I have two cochlear implants that have been in place for over four years. For the first few months after each surgery everything tasted metallic and milk products tasted like wesson oil. 

Now, four years after the implant surgeries the electrical signals and wire pressure on taste nerves caused by the implants I have to say many tastes are still a little metallic. Things like potato chips have literally no taste, donuts very little taste, and most foods are very bland now. Fresh and canned fruits still taste pretty much the same, ice cream pretty much the same, chicken and soup products pretty much the same. Boxed chocolates are fine - but candy bars and anything with a plastic wrapper pretty much tastes like the wrapper.

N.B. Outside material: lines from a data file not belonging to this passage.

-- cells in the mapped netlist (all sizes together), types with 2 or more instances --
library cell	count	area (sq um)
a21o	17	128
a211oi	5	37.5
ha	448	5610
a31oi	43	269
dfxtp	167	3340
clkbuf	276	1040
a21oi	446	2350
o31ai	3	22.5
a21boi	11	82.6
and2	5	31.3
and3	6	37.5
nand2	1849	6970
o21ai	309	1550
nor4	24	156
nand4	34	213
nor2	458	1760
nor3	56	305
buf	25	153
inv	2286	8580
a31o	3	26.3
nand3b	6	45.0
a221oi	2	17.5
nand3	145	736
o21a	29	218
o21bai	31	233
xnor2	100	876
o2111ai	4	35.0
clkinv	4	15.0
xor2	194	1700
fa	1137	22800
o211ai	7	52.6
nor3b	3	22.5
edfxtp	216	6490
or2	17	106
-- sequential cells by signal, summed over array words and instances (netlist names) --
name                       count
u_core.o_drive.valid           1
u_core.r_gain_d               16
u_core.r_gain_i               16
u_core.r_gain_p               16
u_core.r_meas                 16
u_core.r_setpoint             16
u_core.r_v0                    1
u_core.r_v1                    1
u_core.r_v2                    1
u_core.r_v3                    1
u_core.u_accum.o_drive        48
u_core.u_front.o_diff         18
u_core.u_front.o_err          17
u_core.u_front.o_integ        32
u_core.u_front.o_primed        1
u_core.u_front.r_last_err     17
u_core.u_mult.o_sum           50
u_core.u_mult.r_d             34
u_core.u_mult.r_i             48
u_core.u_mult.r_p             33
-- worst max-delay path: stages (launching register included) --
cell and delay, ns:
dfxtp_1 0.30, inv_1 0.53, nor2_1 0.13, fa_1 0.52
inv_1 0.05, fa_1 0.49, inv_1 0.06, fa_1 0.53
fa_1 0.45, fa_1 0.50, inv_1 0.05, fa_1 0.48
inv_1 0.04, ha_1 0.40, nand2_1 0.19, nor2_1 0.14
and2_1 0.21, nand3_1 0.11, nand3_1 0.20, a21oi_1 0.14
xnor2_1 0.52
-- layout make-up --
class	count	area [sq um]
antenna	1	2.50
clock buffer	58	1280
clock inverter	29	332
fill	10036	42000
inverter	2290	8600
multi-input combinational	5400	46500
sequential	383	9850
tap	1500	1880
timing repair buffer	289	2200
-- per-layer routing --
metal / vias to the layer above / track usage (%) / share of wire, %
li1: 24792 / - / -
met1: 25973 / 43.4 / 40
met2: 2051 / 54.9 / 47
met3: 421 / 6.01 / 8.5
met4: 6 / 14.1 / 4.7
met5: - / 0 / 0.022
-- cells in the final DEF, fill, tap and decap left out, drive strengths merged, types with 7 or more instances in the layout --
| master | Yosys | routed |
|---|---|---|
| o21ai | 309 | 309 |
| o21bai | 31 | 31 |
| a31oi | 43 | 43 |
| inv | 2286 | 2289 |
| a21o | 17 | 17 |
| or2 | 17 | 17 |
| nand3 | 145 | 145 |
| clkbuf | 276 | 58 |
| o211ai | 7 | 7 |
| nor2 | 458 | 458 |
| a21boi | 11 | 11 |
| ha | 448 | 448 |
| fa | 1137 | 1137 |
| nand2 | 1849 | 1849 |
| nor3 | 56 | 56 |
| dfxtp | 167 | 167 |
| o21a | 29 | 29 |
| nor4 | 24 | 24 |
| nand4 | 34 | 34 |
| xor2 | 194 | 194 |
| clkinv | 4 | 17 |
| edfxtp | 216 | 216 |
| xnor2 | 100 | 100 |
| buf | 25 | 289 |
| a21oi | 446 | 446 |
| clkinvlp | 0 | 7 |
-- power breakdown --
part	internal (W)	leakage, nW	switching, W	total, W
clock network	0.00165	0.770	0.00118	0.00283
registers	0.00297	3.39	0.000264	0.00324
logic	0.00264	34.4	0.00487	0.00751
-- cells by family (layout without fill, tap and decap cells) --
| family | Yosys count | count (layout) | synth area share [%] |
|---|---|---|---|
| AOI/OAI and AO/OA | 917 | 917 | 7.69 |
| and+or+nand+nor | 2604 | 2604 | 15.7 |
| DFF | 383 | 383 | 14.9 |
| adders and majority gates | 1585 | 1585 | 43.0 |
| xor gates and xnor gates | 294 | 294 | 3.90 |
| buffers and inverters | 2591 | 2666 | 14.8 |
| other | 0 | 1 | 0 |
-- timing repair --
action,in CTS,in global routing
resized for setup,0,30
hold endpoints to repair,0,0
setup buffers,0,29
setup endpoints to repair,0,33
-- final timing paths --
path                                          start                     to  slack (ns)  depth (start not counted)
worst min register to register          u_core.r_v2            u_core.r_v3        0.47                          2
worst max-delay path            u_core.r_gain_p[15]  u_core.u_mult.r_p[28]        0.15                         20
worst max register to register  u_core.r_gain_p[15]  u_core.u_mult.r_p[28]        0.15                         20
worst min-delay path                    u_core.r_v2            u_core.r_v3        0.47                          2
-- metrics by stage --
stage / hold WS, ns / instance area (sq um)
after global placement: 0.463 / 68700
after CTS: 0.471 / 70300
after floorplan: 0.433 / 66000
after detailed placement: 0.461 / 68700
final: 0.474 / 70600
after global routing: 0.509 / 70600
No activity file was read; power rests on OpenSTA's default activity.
### src/hdl/mlqs_pkg.sv
//------------------------------------------------------------------------------
// mlqs_pkg
// Shared types and constants of the multilevel queue scheduler.
//------------------------------------------------------------------------------
package mlqs_pkg;

	localparam logic [1:0] ST_RAN  = 2'd0;
	localparam logic [1:0] ST_IDLE = 2'd1;
	localparam logic [1:0] ST_ACC  = 2'd2;
	localparam logic [1:0] ST_DROP = 2'd3;

	localparam logic [1:0] LVL_RR   = 2'd0;
	localparam logic [1:0] LVL_PRIO = 2'd1;
	localparam logic [1:0] LVL_FCFS = 2'd2;

	localparam logic [2:0] REG_QUANTUM = 3'd0;
	localparam logic [2:0] REG_SLICE   = 3'd1;
	localparam logic [2:0] REG_RR_TOP  = 3'd2;
	localparam logic [2:0] REG_PR_TOP  = 3'd3;
	localparam logic [2:0] REG_FC_TOP  = 3'd4;

	typedef enum logic [2:0] {
		S_IDLE = 3'b001,
		S_EXEC = 3'b010,
		S_OUT  = 3'b100
	} state_t;

	// result word, first field highest
	typedef struct packed {
		logic [15:0] now_time;
		logic [15:0] wait_time;
		logic [15:0] turnaround;
		logic        finished;
		logic [1:0]  run_level;
		logic [5:0]  run_id;
		logic [1:0]  status;
	} result_t;

endpackage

Being able to understand spoken words again is worth the price of the taste loss... ...at least most the time. And be sure to keep in mind that Cochlear Implants are not the same a real ears or even hearing aids. With cochlear implants you will be COMPLETELY TONE DEAF. Period. Anyone on TV who pretends to be deaf and able to sign is lying. I had perfect pitch and was a concertert pianist,  vocalist and conductor. Now, processing the electrical signals from the pair of 12 transducers in my cochlear implants that replaced my ears makes the 88 notes on a piano "sound" like crazy wrong pitch metallic kettle drums that are out of tune and playing totally different notes in each ear.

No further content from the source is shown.